Tammie rose, yawned prodigiously and lay down to sleep on his other side for a while. Ted shuffled the pile of letters, which he needn't put in the mailbox because he was definitely going into Lorton in the morning, and pondered.

It hadn't worked out quite as he'd hoped it would, with the camp rented continuously throughout six weeks of small game hunting and three of deer. He figured with his pen on a discarded piece of paper. The camp was definitely rented for two weeks of grouse and one of bear hunting at forty-five dollars a week. That added up to a hundred and thirty-five dollars. It was certainly rented for two weeks of deer hunting at sixty a week, thus he would have a hundred and twenty dollars more.

Ted sighed wistfully. Two hundred and fifty-five dollars was by no means an insignificant return on their investment, even if they had put a price on their labor, and they could look forward to the next hunting and fishing seasons. If Al were here, they'd be happy about it and eagerly planning more camps.

But Al wasn't here, and all that mattered now was that, by the end of deer season, Ted could be certain of having at least two hundred and fifty-five dollars in cash. If John Wilson came, stayed with Ted for twenty-one days, and paid him twelve dollars a day, that would be two hundred and fifty-two dollars more. If Mr. Wilson got a buck that satisfied him, and the buck's antlers had one tine nine inches long—

"Cut it out!" Ted advised himself. "Cut it out, Harkness! Count on what you know you'll have, and that's two hundred and fifty-five dollars."

Tammie, hearing Ted's voice and thinking he was called, came over to sit beside his master. He raised a dainty paw to Ted's hand and smiled with his eyes when the boy took it. Ted glanced at the clock.

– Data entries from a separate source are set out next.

File: src/design/stpl_pkg.sv
// Shared types and constants of the slot table with linear probing.
package stpl_pkg;

   localparam int SLOT_COUNT = 64;
   localparam int IDX_W = 6;
   localparam int TAG_W = 31;
   localparam int CNT_W = 7;
   localparam int OP_W = 2;
   localparam int STATUS_W = 3;

   localparam int ACTIVE_LIMIT_INT = (SLOT_COUNT < 64) ? SLOT_COUNT : 64;
   localparam logic [CNT_W-1:0] ACTIVE_LIMIT = CNT_W'(ACTIVE_LIMIT_INT);
   localparam logic [CNT_W-1:0] SLOTS_RESET = 7'd64;
   localparam logic [IDX_W-1:0] LAST_STEP = IDX_W'(SLOT_COUNT - 1);

   typedef enum logic [OP_W-1:0] {
      OP_INSERT,
      OP_REMOVE,
      OP_MOVE,
      OP_LIST
   } op_type;

   typedef enum logic [STATUS_W-1:0] {
      STAT_OK,
      STAT_PROBED,
      STAT_FULL,
      STAT_NOT_FOUND,
      STAT_OCCUPIED,
      STAT_BAD_INDEX
   } status_type;

   typedef struct packed {
      logic             shift;
      logic             wr_en;
      logic [TAG_W-1:0] wr_tag;
   } ring_ctl_type;

endpackage

File: src/design/slot_table_linear_probe_core.sv
// Top level of the slot table: command sequencer around the rotating ring of slot cells.
//
// A command rejected for a bad index or a zero insert tag answers in the cycle after it
// is taken. Remove, list, a failed move, a full insert and an insert that lands in or after
// its preferred slot take one ring revolution plus a decision state. An insert that wraps
// below its preferred slot and a successful move need a second revolution. busy is high
// until the final word is strobed, and a new command is taken in the cycle after busy falls;
// no command is taken while busy. The ring moves one slot past the head cell per cycle
// during a revolution. A rejected command never raises busy, so the next one can be taken
// at the following edge.
// Reset (synchronous, active high) empties every slot and sets the slot count register to 64.
// Result words are strobed on rsp_valid for one cycle each; the receiver cannot stall them.
module slot_table_linear_probe_core
   import stpl_pkg::*;
(
   input  logic                clock,
   input  logic                reset,
   input  logic                start,
   output logic                busy,
   input  logic [OP_W-1:0]     req_op,
   input  logic [TAG_W-1:0]    req_tag,
   input  logic [IDX_W-1:0]    req_slot_index,
   input  logic [IDX_W-1:0]    req_target_index,
   input  logic                csr_wr_en,
   input  logic [CNT_W-1:0]    csr_wr_data,
   output logic                rsp_valid,
   output logic [STATUS_W-1:0] rsp_status,
   output logic [IDX_W-1:0]    rsp_slot_out,
   output logic [TAG_W-1:0]    rsp_tag_out,
   output logic                rsp_last
);

   typedef enum logic [1:0] {
      ST_IDLE,
      ST_PASS1,
      ST_DECIDE,
      ST_PASS2
   } state_type;

   // Configuration register and the clamped count of active slots.
   logic [CNT_W-1:0] slots_ff;
   logic [CNT_W-1:0] slots_in;
   logic [CNT_W-1:0] n_act;

   assign slots_in = csr_wr_en ? csr_wr_data : slots_ff;

   always_ff @(posedge clock) begin
      if (reset) begin
         slots_ff <= SLOTS_RESET;
      end else begin
         slots_ff <= slots_in;
      end
   end

   always_comb begin
      if (slots_ff == '0) begin
         n_act = CNT_W'(1);
      end else if (slots_ff > ACTIVE_LIMIT) begin
         n_act = ACTIVE_LIMIT;
      end else begin
         n_act = slots_ff;
      end
   end

   // Sequencer state. The step counter names the slot now sitting in the head cell; every
   // revolution shifts each slot once past the head, so the ring is back in place whenever idle.
   state_type        state_ff, state_in;
   logic [IDX_W-1:0] step_ff, step_in;
   op_type           op_ff, op_in;
   logic [TAG_W-1:0] tag_ff, tag_in;
   logic [IDX_W-1:0] src_ff, src_in;
   logic [IDX_W-1:0] dst_ff, dst_in;
   logic [TAG_W-1:0] src_tag_ff, src_tag_in;
   logic [TAG_W-1:0] dst_tag_ff, dst_tag_in;
   logic             found_ff, found_in;
   logic [IDX_W-1:0] hit_ff, hit_in;
   logic             low_valid_ff, low_valid_in;
   logic [IDX_W-1:0] low_ff, low_in;
   logic             pend_valid_ff, pend_valid_in;
   logic [IDX_W-1:0] pend_slot_ff, pend_slot_in;
   logic [TAG_W-1:0] pend_tag_ff, pend_tag_in;

   // Result word registers.
   logic             rsp_valid_ff, rsp_valid_in;
   status_type       rsp_status_ff, rsp_status_in;
   logic [IDX_W-1:0] rsp_slot_ff, rsp_slot_in;
   logic [TAG_W-1:0] rsp_tag_ff, rsp_tag_in;
   logic             rsp_last_ff, rsp_last_in;

   ring_ctl_type     ring_ctl;
   logic [TAG_W-1:0] head_tag;
   logic             head_active;
   logic             src_ok;
   logic             dst_ok;

   stpl_ring u_ring (
      .clock    (clock),
      .reset    (reset),
      .ctl      (ring_ctl),
      .head_tag (head_tag)
   );

   assign head_active = {1'b0, step_ff} < n_act;
   assign src_ok = {1'b0, req_slot_index} < n_act;
   assign dst_ok = {1'b0, req_target_index} < n_act;

   always_comb begin
      state_in      = state_ff;
      step_in       = step_ff;
      op_in         = op_ff;
      tag_in        = tag_ff;
      src_in        = src_ff;
      dst_in        = dst_ff;
      src_tag_in    = src_tag_ff;
      dst_tag_in    = dst_tag_ff;
      found_in      = found_ff;
      hit_in        = hit_ff;
      low_valid_in  = low_valid_ff;
      low_in        = low_ff;
      pend_valid_in = pend_valid_ff;
      pend_slot_in  = pend_slot_ff;
      pend_tag_in   = pend_tag_ff;
      rsp_valid_in  = 1'b0;
      rsp_status_in = rsp_status_ff;
      rsp_slot_in   = rsp_slot_ff;
      rsp_tag_in    = rsp_tag_ff;
      rsp_last_in   = rsp_last_ff;
      ring_ctl      = '0;

      case (state_ff)
         ST_IDLE: begin
            if (start) begin
               op_in         = op_type'(req_op);
               tag_in        = req_tag;
               src_in        = req_slot_index;
               dst_in        = req_target_index;
               step_in       = '0;
               found_in      = 1'b0;
               low_valid_in  = 1'b0;
               pend_valid_in = 1'b0;
               // Range and zero-tag checks answer at once without touching the ring.
               if ((op_type'(req_op) == OP_INSERT && (!src_ok || req_tag == '0)) ||
                   (op_type'(req_op) == OP_REMOVE && !src_ok) ||
                   (op_type'(req_op) == OP_MOVE && (!src_ok || !dst_ok))) begin
                  rsp_valid_in  = 1'b1;
                  rsp_status_in = STAT_BAD_INDEX;
                  rsp_slot_in   = (op_type'(req_op) == OP_MOVE && src_ok) ?
                                  req_target_index : req_slot_index;
                  rsp_tag_in    = '0;
                  rsp_last_in   = 1'b1;
               end else begin
                  state_in = ST_PASS1;
               end
            end
         end

         ST_PASS1: begin
            ring_ctl.shift = 1'b1;
            step_in = step_ff + IDX_W'(1);
            case (op_ff)
               OP_INSERT: begin
                  if (step_ff == src_ff) begin
                     src_tag_in = head_tag;
                  end
                  // First empty slot at or after the preferred one is written on the fly;
                  // the first empty one below it is only remembered for a second revolution.
                  if (head_active && head_tag == '0) begin
                     if (step_ff >= src_ff && !found_ff) begin
                        ring_ctl.wr_en  = 1'b1;
                        ring_ctl.wr_tag = tag_ff;
                        found_in        = 1'b1;
                        hit_in          = step_ff;
                     end else if (step_ff < src_ff && !low_valid_ff) begin
                        low_valid_in = 1'b1;
                        low_in       = step_ff;
                     end
                  end
               end
               OP_REMOVE: begin
                  if (step_ff == src_ff) begin
                     src_tag_in = head_tag;
                     if (head_tag == tag_ff) begin
                        ring_ctl.wr_en  = 1'b1;
                        ring_ctl.wr_tag = '0;
                     end
                  end
               end
               OP_MOVE: begin
                  if (step_ff == src_ff) begin
                     src_tag_in = head_tag;
                  end
                  if (step_ff == dst_ff) begin
                     dst_tag_in = head_tag;
                  end
               end
               OP_LIST: begin
                  // Each occupied slot is held back one find so the final one can carry last.
                  if (head_active && head_tag != '0) begin
                     if (pend_valid_ff) begin
                        rsp_valid_in  = 1'b1;
                        rsp_status_in = STAT_OK;
                        rsp_slot_in   = pend_slot_ff;
                        rsp_tag_in    = pend_tag_ff;
                        rsp_last_in   = 1'b0;
                     end
                     pend_valid_in = 1'b1;
                     pend_slot_in  = step_ff;
                     pend_tag_in   = head_tag;
                  end
               end
               default: begin
                  state_in = ST_IDLE;
               end
            endcase
            if (step_ff == LAST_STEP) begin
               state_in = ST_DECIDE;
            end
         end

         ST_DECIDE: begin
            state_in    = ST_IDLE;
            rsp_last_in = 1'b1;
            case (op_ff)
               OP_INSERT: begin
                  if (found_ff) begin
                     rsp_valid_in  = 1'b1;
                     rsp_status_in = (hit_ff == src_ff) ? STAT_OK : STAT_PROBED;
                     rsp_slot_in   = hit_ff;
                     rsp_tag_in    = tag_ff;
                  end else if (low_valid_ff) begin
                     state_in = ST_PASS2;
                  end else begin
                     rsp_valid_in  = 1'b1;
                     rsp_status_in = STAT_FULL;
                     rsp_slot_in   = src_ff;
                     rsp_tag_in    = src_tag_ff;
                  end
               end
               OP_REMOVE: begin
                  rsp_valid_in = 1'b1;
                  rsp_slot_in  = src_ff;
                  if (src_tag_ff == tag_ff) begin
                     rsp_status_in = STAT_OK;
                     rsp_tag_in    = '0;
                  end else begin
                     rsp_status_in = STAT_NOT_FOUND;
                     rsp_tag_in    = src_tag_ff;
                  end
               end
               OP_MOVE: begin
                  if (src_tag_ff != tag_ff) begin
                     rsp_valid_in  = 1'b1;
                     rsp_status_in = STAT_NOT_FOUND;
                     rsp_slot_in   = src_ff;
                     rsp_tag_in    = src_tag_ff;
                  end else if (dst_tag_ff != '0) begin
                     rsp_valid_in  = 1'b1;
                     rsp_status_in = STAT_OCCUPIED;
                     rsp_slot_in   = dst_ff;
                     rsp_tag_in    = dst_tag_ff;
                  end else begin
                     state_in = ST_PASS2;
                  end
               end
               OP_LIST: begin
                  rsp_valid_in = 1'b1;
                  if (pend_valid_ff) begin
                     rsp_status_in = STAT_OK;
                     rsp_slot_in   = pend_slot_ff;
                     rsp_tag_in    = pend_tag_ff;
                  end else begin
                     rsp_status_in = STAT_NOT_FOUND;
                     rsp_slot_in   = '0;
                     rsp_tag_in    = '0;
                  end
               end
               default: begin
                  rsp_valid_in = 1'b0;
               end
            endcase
         end

         ST_PASS2: begin
            ring_ctl.shift = 1'b1;
            step_in = step_ff + IDX_W'(1);
            if (op_ff == OP_INSERT) begin
               if (step_ff == low_ff) begin
                  ring_ctl.wr_en  = 1'b1;
                  ring_ctl.wr_tag = tag_ff;
               end
            end else begin
               // Move: the target write wins when source and target coincide.
               if (step_ff == dst_ff) begin
                  ring_ctl.wr_en  = 1'b1;
                  ring_ctl.wr_tag = tag_ff;
               end else if (step_ff == src_ff) begin
                  ring_ctl.wr_en  = 1'b1;
                  ring_ctl.wr_tag = '0;
               end
            end
            if (step_ff == LAST_STEP) begin
               state_in      = ST_IDLE;
               rsp_valid_in  = 1'b1;
               rsp_tag_in    = tag_ff;
               rsp_last_in   = 1'b1;
               if (op_ff == OP_INSERT) begin
                  rsp_status_in = STAT_PROBED;
                  rsp_slot_in   = low_ff;
               end else begin
                  rsp_status_in = STAT_OK;
                  rsp_slot_in   = dst_ff;
               end
            end
         end

         default: begin
            state_in = ST_IDLE;
         end
      endcase
   end

   always_ff @(posedge clock) begin
      if (reset) begin
         state_ff      <= ST_IDLE;
         step_ff       <= '0;
         found_ff      <= 1'b0;
         low_valid_ff  <= 1'b0;
         pend_valid_ff <= 1'b0;
         rsp_valid_ff  <= 1'b0;
      end else begin
         state_ff      <= state_in;
         step_ff       <= step_in;
         found_ff      <= found_in;
         low_valid_ff  <= low_valid_in;
         pend_valid_ff <= pend_valid_in;
         rsp_valid_ff  <= rsp_valid_in;
      end
      op_ff         <= op_in;
      tag_ff        <= tag_in;
      src_ff        <= src_in;
      dst_ff        <= dst_in;
      src_tag_ff    <= src_tag_in;
      dst_tag_ff    <= dst_tag_in;
      hit_ff        <= hit_in;
      low_ff        <= low_in;
      pend_slot_ff  <= pend_slot_in;
      pend_tag_ff   <= pend_tag_in;
      rsp_status_ff <= rsp_status_in;
      rsp_slot_ff   <= rsp_slot_in;
      rsp_tag_ff    <= rsp_tag_in;
      rsp_last_ff   <= rsp_last_in;
   end

   assign busy         = (state_ff != ST_IDLE);
   assign rsp_valid    = rsp_valid_ff;
   assign rsp_status   = rsp_status_ff;
   assign rsp_slot_out = rsp_slot_ff;
   assign rsp_tag_out  = rsp_tag_ff;
   assign rsp_last     = rsp_last_ff;

   // The ring must be back in its home position whenever no command is in flight.
   a_ring_home: assert property (@(posedge clock) disable iff (reset)
      state_ff == ST_IDLE |-> step_ff == '0)
      else $error("ring not aligned while idle");

   // Only the words of a list that are followed by another one leave last low.
   a_last_only_list: assert property (@(posedge clock) disable iff (reset)
      rsp_valid && !rsp_last |-> rsp_status == STAT_OK && op_ff == OP_LIST)
      else $error("intermediate word outside a list");

   // A taken command either starts a revolution or is rejected at once.
   a_start_acts: assert property (@(posedge clock) disable iff (reset)
      start && !busy |=> busy || rsp_valid)
      else $error("command dropped");

   // A second insert revolution only runs when a wrapped empty slot was found.
   a_pass2_insert: assert property (@(posedge clock) disable iff (reset)
      state_ff == ST_PASS2 && op_ff == OP_INSERT |-> low_valid_ff && !found_ff)
      else $error("second insert revolution without a target");

endmodule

"Great guns! Twenty past one! We'd better hit the hay!"

He shucked off his clothes, put on his pajamas and crawled into bed. But even though he was tired, sleep would not come because he was thinking of Al. How was his father spending this chilly night—and where? In some cave perhaps, or some thicket. Ted tried to put such thoughts behind him. Wherever Al might be, that outdoorsman was warm, dry and even comfortable. But Ted's mind insisted on seeking the gloomy side, and he was brought out of it only when Tammie whined.

Instantly Ted became alert. Taught to whine but never to bark when a stranger came near the house, Tammie was warning him now. The boy slipped out of bed, and, in the darkness, he felt for his shoes and pulled them on. He laced them so there would be no danger of tripping over the shoelaces and soft-footed across the floor to take a five-cell flashlight from its drawer and his twelve-gauge shotgun from its rack.

Out of the night came a sound that has been familiar since the first ancient man domesticated the first chickens. It was the sleepy squawk of a hen protesting removal from its warm roost. Ted opened the door softly, stabbed the darkness with his light and trapped within its beam a figure that ran from the chicken coop toward the forest.